- Rank flag for the air force
- Army and air-force insignia
- Country: Brazil
- Service branch: Brazilian Army Brazilian Air Force
- Rank group: General officer
- Rank: Field marshal
- Formation: 1845
- Next lower rank: General de exército (army) Tenente-brigadeiro do Ar (air force)
- Equivalent ranks: Almirante

= Marshal (Brazil) =

Highest rank in the Brazilian Army and Air Force

Marshal (Marechal) is the highest rank in both the Brazilian Army and the Brazilian Air Force, although the latter is titled marechal-do-ar (lit. 'marshal of the air'). These ranks are equivalent to that of admiral in the Brazilian Navy. A marshal is distinguished by using five stars, which for a marshal of the air are in the approximate position of Southern Cross and for a marshal in the army, in the form of "X". The five stars of admiral are in the shape of a pentagon.

==History==
Until the structural reform of 1967 in the Brazilian Army, army generals (bearing four stars), when moving to the reserve, were awarded the fifth star automatically. With the reform, it was established that there would be only the promotion of a general to marshal in the event of war, thus extinguishing the rank of marshal within the army in times of peace. Those dubbed as marshals prior to such reform, however, would still bear such titles for the remainder of their lives. The last living Brazilian Army marshal, Marshal Waldemar Levy Cardoso, died in May 2009.

During the days of the Imperial Period (between 1822 and 1889), the patent, regarding the Army, was named "marshal of the army" (marechal-do-exército), having been renamed to its shorter current counterpart with the advent of the Republic after 1889.

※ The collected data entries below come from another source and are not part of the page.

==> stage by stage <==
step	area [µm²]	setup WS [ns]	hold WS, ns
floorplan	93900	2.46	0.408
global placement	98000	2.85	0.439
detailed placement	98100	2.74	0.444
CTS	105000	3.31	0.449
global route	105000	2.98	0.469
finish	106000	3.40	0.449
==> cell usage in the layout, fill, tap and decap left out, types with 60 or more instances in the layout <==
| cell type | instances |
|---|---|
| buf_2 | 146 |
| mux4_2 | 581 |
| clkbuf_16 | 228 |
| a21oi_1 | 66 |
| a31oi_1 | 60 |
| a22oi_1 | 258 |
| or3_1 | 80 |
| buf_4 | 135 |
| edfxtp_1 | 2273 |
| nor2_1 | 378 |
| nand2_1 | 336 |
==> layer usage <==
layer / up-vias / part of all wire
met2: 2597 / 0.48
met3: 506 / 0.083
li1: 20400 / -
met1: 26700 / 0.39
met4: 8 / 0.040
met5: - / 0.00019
$ cat src/design/afimux_pkg.sv
/*
 * Pointer-side definitions for the memory-writer status path: sizes, pointer
 * kinds, the table address layout and the two readings of the command word.
 */
package afimux_pkg;

    localparam int ptr_width = 26;  // pointer payload bits
    localparam int num_chn   = 4;   // compressor channels
    localparam int cyc_bits  = 3;   // 8 scan cycles per channel

    // table kind codes, select code xor 1 lands on the kind
    typedef enum logic [1:0] {
        chunk_wr   = 2'd0,  // select 1
        frame_wr   = 2'd1,  // select 0, internal frame pointer
        chunk_resp = 2'd2,  // select 3
        frame_resp = 2'd3   // select 2
    } ptr_sel_e;

    typedef struct packed {
        ptr_sel_e   sel;  // bits 3:2, pointer kind
        logic [1:0] chn;  // bits 1:0, channel
    } ptr_addr_t;

    typedef struct packed {
        logic       rsvd;  // unused
        logic       set;   // field takes effect only when high
        logic [1:0] sel;   // select code
    } chan_mode_t;

    // mode writes read four channel fields, status writes read the low byte
    typedef union packed {
        chan_mode_t [num_chn-1:0] mode;
        struct packed {
            logic [7:0] rsvd;
            logic [7:0] ctrl;  // status control byte
        } st;
    } cmd_word_u;

endpackage

$ cat src/design/status_pkg.sv
/*
 * Status packet format shared by the generators and the router: base address,
 * packet length, generator modes and the layout of the control byte.
 */
package status_pkg;

    // first of four consecutive status addresses, one per channel
    localparam logic [7:0] status_base_addr = 8'h20;

    // address byte plus four data bytes
    localparam int pkt_bytes = 5;

    typedef enum logic [1:0] {
        mode_off      = 2'd0,  // never sends
        mode_once     = 2'd1,  // one packet per status write
        mode_auto     = 2'd2,  // resend on payload change
        mode_auto_alt = 2'd3   // same as auto
    } status_mode_e;

    /*
     * control byte as written by a status command, the tag comes back in
     * the first data byte of every packet
     */
    typedef struct packed {
        logic [5:0]   seq;   // sequence tag
        status_mode_e mode;  // bits 1:0
    } status_ctrl_t;

endpackage

$ cat src/design/cmd_if.sv
/*
 * Command bus between the top-level command ports and the decoder inside the
 * status block. One data word, a channel address and two write strobes.
 */
`timescale 1ns/1ps

interface cmd_if;

    logic [15:0] cmd_data;   // mode fields or control byte
    logic [1:0]  cmd_a;      // target channel of a status write
    logic        status_we;  // status control write
    logic        mode_we;    // channel mode write

    modport source (
        output cmd_data, cmd_a, status_we, mode_we
    );

    modport decoder (
        input cmd_data, cmd_a, status_we, mode_we
    );

endinterface
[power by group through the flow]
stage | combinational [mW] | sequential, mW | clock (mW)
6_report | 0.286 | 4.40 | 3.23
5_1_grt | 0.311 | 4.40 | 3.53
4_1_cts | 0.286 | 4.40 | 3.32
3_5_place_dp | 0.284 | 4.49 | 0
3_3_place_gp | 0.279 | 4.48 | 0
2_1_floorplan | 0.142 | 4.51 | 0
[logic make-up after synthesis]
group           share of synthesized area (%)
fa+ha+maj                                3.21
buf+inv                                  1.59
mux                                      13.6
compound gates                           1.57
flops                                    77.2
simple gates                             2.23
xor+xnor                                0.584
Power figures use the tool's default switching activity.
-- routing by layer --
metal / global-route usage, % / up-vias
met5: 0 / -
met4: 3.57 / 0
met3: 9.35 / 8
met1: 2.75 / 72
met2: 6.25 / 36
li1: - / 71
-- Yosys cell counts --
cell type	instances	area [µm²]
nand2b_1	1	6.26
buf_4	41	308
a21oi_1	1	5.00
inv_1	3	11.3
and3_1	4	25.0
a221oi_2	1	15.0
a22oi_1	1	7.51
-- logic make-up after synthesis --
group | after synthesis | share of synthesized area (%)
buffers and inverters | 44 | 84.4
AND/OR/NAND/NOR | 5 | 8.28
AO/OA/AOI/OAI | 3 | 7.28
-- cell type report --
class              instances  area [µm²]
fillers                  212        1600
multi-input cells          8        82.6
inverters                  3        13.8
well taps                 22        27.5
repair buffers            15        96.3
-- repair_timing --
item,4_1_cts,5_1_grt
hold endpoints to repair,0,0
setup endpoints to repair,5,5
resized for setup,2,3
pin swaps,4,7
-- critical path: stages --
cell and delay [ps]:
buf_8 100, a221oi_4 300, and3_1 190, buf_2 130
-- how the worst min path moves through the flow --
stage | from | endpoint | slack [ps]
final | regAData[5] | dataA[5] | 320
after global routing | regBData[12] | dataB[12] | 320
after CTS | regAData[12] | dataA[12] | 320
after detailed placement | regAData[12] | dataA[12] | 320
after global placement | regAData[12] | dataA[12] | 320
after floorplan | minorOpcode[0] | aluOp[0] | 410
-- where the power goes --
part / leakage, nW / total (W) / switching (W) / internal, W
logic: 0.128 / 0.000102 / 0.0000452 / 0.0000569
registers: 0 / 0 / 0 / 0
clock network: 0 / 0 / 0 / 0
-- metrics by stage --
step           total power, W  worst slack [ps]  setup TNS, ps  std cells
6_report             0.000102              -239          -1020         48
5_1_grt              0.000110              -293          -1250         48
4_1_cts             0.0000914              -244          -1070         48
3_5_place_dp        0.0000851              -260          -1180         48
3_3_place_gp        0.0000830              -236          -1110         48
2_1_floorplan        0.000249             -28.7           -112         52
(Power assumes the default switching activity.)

Although a large number of marshals existed within Brazilian ranks in the second half of the 20th century as mentioned above, the last active marshal in the Brazilian Army (i.e., that to hold office in the command of active troops) was Marshal Mascarenhas de Morais, holding the position of commander of the Brazilian Expeditionary Force, a special corps assembled to fight alongside the Allied forces in the Mediterranean theatre of World War II. Marshal Mascarenhas de Morais would bear said position and title for the remainder of his life (thus, until 1968, when he died) as a result of a decree by the National Congress which dubbed the position and title honorary lifetime in the form of active troops.

Some marshals became President of Brazil, notably in the years following the establishment of the Republic in 1889 and also between the 1964 Brazilian coup d'état and the re-establishment of democracy in 1984/1985. Worthy mentions would be Marshal Deodoro da Fonseca and Floriano Peixoto (for the earlier aforementioned period) and Marshals Humberto de Alencar Castelo Branco and Artur da Costa e Silva (for the latter).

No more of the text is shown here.